偽閉経療法はどんな治療法?副作用はありますか?

偽閉経療法はどんな治療法?副作用はありますか?

 

偽閉経療法とは、子宮内膜症の薬物治療で、エストロゲンの分泌を低下させる、最も治療効果の高い方法です。

 

このGnRHaは、GnRH誘導体製剤と呼ばれ、黄体化(黄体刺激)ホルモン「LH」と卵胞(濾胞)刺激ホルモン「FSH」の分泌を抑制し、その結果、女性ホルモンである、卵胞ホルモン(エストロゲン)と黄体ホルモン(プロゲステロン)が減少し、子宮内膜症の病巣を縮小し、生理痛、性交痛、排便痛などの症状を改善します。

 

卵胞ホルモン(エストロゲン)の減少により、更年期症状と同様のホルモンバランスになるため、偽閉経療法と呼ばれています。
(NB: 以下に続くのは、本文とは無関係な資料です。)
<file path="src/rtl/iq_symbol_demapper.sv">
// I/Q integrate-and-dump symbol demapper with run-time BPSK/QPSK/16-QAM/4-PAM hard slicing
// and a small valid/ready decision FIFO with sticky overflow.
module iq_symbol_demapper #(
    parameter int W          = 5,
    parameter int SPS        = 4,
    parameter int FIFO_DEPTH = 4
) (
    input  logic                clk,
    input  logic                rst_n,
    input  logic                sample_valid,
    input  logic signed [W-1:0] i_in,
    input  logic signed [W-1:0] q_in,
    input  logic [1:0]          mode,
    input  logic                sym_sync,
    input  logic                sym_ready,
    output logic                sym_valid,
    output logic [3:0]          sym_data,
    output logic [2:0]          sym_bits,
    output logic                overflow
);
    localparam int SW    = (SPS > 1) ? $clog2(SPS) : 1;
    localparam int AW    = W + $clog2(SPS) + 1;
    localparam int PW    = $clog2(FIFO_DEPTH);
    localparam int THR_I = SPS << (W - 2);
    localparam logic signed [AW-1:0] THR  = AW'(THR_I);
    localparam logic [SW-1:0]        LAST = SW'(SPS - 1);
    localparam logic [PW:0]          FULL = (PW+1)'(FIFO_DEPTH);

    // Decision word: {bits[2:0], data[3:0]}; |sum| never reaches the most negative code, so abs is safe.
    function automatic logic [6:0] slice_fn(input logic signed [AW-1:0] si,
                                            input logic signed [AW-1:0] sq,
                                            input logic [1:0] m);
        logic                 i_neg, q_neg, i_inner, q_inner;
        logic signed [AW-1:0] i_abs, q_abs;
        logic [1:0]           pam;
        i_neg   = si[AW-1];
        q_neg   = sq[AW-1];
        i_abs   = i_neg ? -si : si;
        q_abs   = q_neg ? -sq : sq;
        i_inner = (i_abs < THR);
        q_inner = (q_abs < THR);
        if (si < -THR) begin
            pam = 2'b00;
        end else if (i_neg) begin
            pam = 2'b01;
        end else if (si < THR) begin
            pam = 2'b11;
        end else begin
            pam = 2'b10;
        end
        case (m)
            2'b00:   slice_fn = {3'd1, 3'b000, i_neg};
            2'b01:   slice_fn = {3'd2, 2'b00, q_neg, i_neg};
            2'b10:   slice_fn = {3'd4, i_neg, i_inner, q_neg, q_inner};
            2'b11:   slice_fn = {3'd2, 2'b00, pam};
            default: slice_fn = 7'd0;
        endcase
    endfunction

    logic [SW-1:0]        cnt_q, cnt_d, cur_cnt_s;
    logic signed [AW-1:0] acc_i_q, acc_i_d, acc_q_q, acc_q_d;
    logic signed [AW-1:0] samp_i_s, samp_q_s, sum_i_s, sum_q_s;
    logic [1:0]           mode_q, mode_d, mode_eff_s;
    logic                 first_s;
    logic [6:0]           dec_q, dec_d;
    logic                 dec_valid_q, dec_valid_d;
    logic [6:0]           mem_q [FIFO_DEPTH];
    logic [PW-1:0]        wr_ptr_q, wr_ptr_d, rd_ptr_q, rd_ptr_d;
    logic [PW:0]          count_q, count_d;
    logic                 full_s, pop_s, push_s;
    logic [6:0]           head_s;
    logic                 sym_valid_q, sym_valid_d, overflow_q, overflow_d;
    logic [3:0]           sym_data_q, sym_data_d;
    logic [2:0]           sym_bits_q, sym_bits_d;

    // Integrate-and-dump next state and FIFO bookkeeping
    always_comb begin
        samp_i_s    = AW'(i_in);
        samp_q_s    = AW'(q_in);
        first_s     = sym_sync || (cnt_q == {SW{1'b0}});
        cur_cnt_s   = sym_sync ? {SW{1'b0}} : cnt_q;
        mode_eff_s  = first_s ? mode : mode_q;
        sum_i_s     = first_s ? samp_i_s : acc_i_q + samp_i_s;
        sum_q_s     = first_s ? samp_q_s : acc_q_q + samp_q_s;
        cnt_d       = cnt_q;
        acc_i_d     = acc_i_q;
        acc_q_d     = acc_q_q;
        mode_d      = mode_q;
        dec_d       = dec_q;
        dec_valid_d = 1'b0;
        if (sample_valid) begin
            acc_i_d = sum_i_s;
            acc_q_d = sum_q_s;
            mode_d  = mode_eff_s;
            if (cur_cnt_s == LAST) begin
                cnt_d       = {SW{1'b0}};
                dec_d       = slice_fn(sum_i_s, sum_q_s, mode_eff_s);
                dec_valid_d = 1'b1;
            end else begin
                cnt_d = cur_cnt_s + SW'(1);
            end
        end else if (sym_sync) begin
            cnt_d = {SW{1'b0}};
        end else begin
            cnt_d = cnt_q;
        end

        full_s     = (count_q == FULL);
        pop_s      = sym_valid_q && sym_ready;
        push_s     = dec_valid_q && (!full_s || pop_s);
        overflow_d = overflow_q || (dec_valid_q && full_s && !pop_s);
        wr_ptr_d   = wr_ptr_q + PW'(push_s);
        rd_ptr_d   = rd_ptr_q + PW'(pop_s);
        count_d    = count_q + (PW+1)'(push_s) - (PW+1)'(pop_s);
        // The slot being written is the new head only when the FIFO drains to it this cycle.
        head_s     = (push_s && (wr_ptr_q == rd_ptr_d)) ? dec_q : mem_q[rd_ptr_d];
        if (count_d != {(PW+1){1'b0}}) begin
            sym_valid_d = 1'b1;
            sym_data_d  = head_s[3:0];
            sym_bits_d  = head_s[6:4];
        end else begin
            sym_valid_d = 1'b0;
            sym_data_d  = sym_data_q;
            sym_bits_d  = sym_bits_q;
        end
    end

    // State and registered outputs
    always_ff @(posedge clk) begin
        if (!rst_n) begin
            cnt_q       <= {SW{1'b0}};
            acc_i_q     <= {AW{1'b0}};
            acc_q_q     <= {AW{1'b0}};
            mode_q      <= 2'b00;
            dec_q       <= 7'd0;
            dec_valid_q <= 1'b0;
            wr_ptr_q    <= {PW{1'b0}};
            rd_ptr_q    <= {PW{1'b0}};
            count_q     <= {(PW+1){1'b0}};
            sym_valid_q <= 1'b0;
            sym_data_q  <= 4'd0;
            sym_bits_q  <= 3'd0;
            overflow_q  <= 1'b0;
        end else begin
            cnt_q       <= cnt_d;
            acc_i_q     <= acc_i_d;
            acc_q_q     <= acc_q_d;
            mode_q      <= mode_d;
            dec_q       <= dec_d;
            dec_valid_q <= dec_valid_d;
            wr_ptr_q    <= wr_ptr_d;
            rd_ptr_q    <= rd_ptr_d;
            count_q     <= count_d;
            sym_valid_q <= sym_valid_d;
            sym_data_q  <= sym_data_d;
            sym_bits_q  <= sym_bits_d;
            overflow_q  <= overflow_d;
        end
    end

    // FIFO storage
    always_ff @(posedge clk) begin
        if (!rst_n) begin
            for (int k = 0; k < FIFO_DEPTH; k++) begin
                mem_q[k] <= 7'd0;
            end
        end else if (push_s) begin
            mem_q[wr_ptr_q] <= dec_q;
        end else begin
            mem_q[wr_ptr_q] <= mem_q[wr_ptr_q];
        end
    end

    assign sym_valid = sym_valid_q;
    assign sym_data  = sym_data_q;
    assign sym_bits  = sym_bits_q;
    assign overflow  = overflow_q;
endmodule
</file>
GnRHaによる偽閉経療法は、経口では効果が無いため、点鼻薬又は注射薬の投与が行われます。

 

・酢酸ナファレニン(ナサニ−ル)
・酢酸プレセリン(スプレキュア・スプレキュアMP)
・リュープロレリン酢酸塩(リュ−プリン1.88・リュープリン3.75)
・酢酸ゴセレリン(ゾラデックス1.8)

 

ただ、この偽閉経療法は、子宮内膜症の有効な治療法ではありますが、反面、更年期様症状による副作用で、治療の継続ができない症例も多く見られます。

 

治療開始時に、一時的に女性ホルモンの分泌が増加するため、下腹部痛、性器出血のような月経同様の症状が現れます。痛みや出血がひどい場合は、受診してください。

 

その後、月経が止まり、更年期様の症状がみられます。ほてり、冷え、肩こり・頭痛、イライラ、発汗、気持ちの落ち込み、膣の乾燥、脱毛、不眠・うつ状態などです。

 

これらの副作用に対して、鎮痛剤や安定剤、抗うつ剤、睡眠剤、漢方薬などを投与します。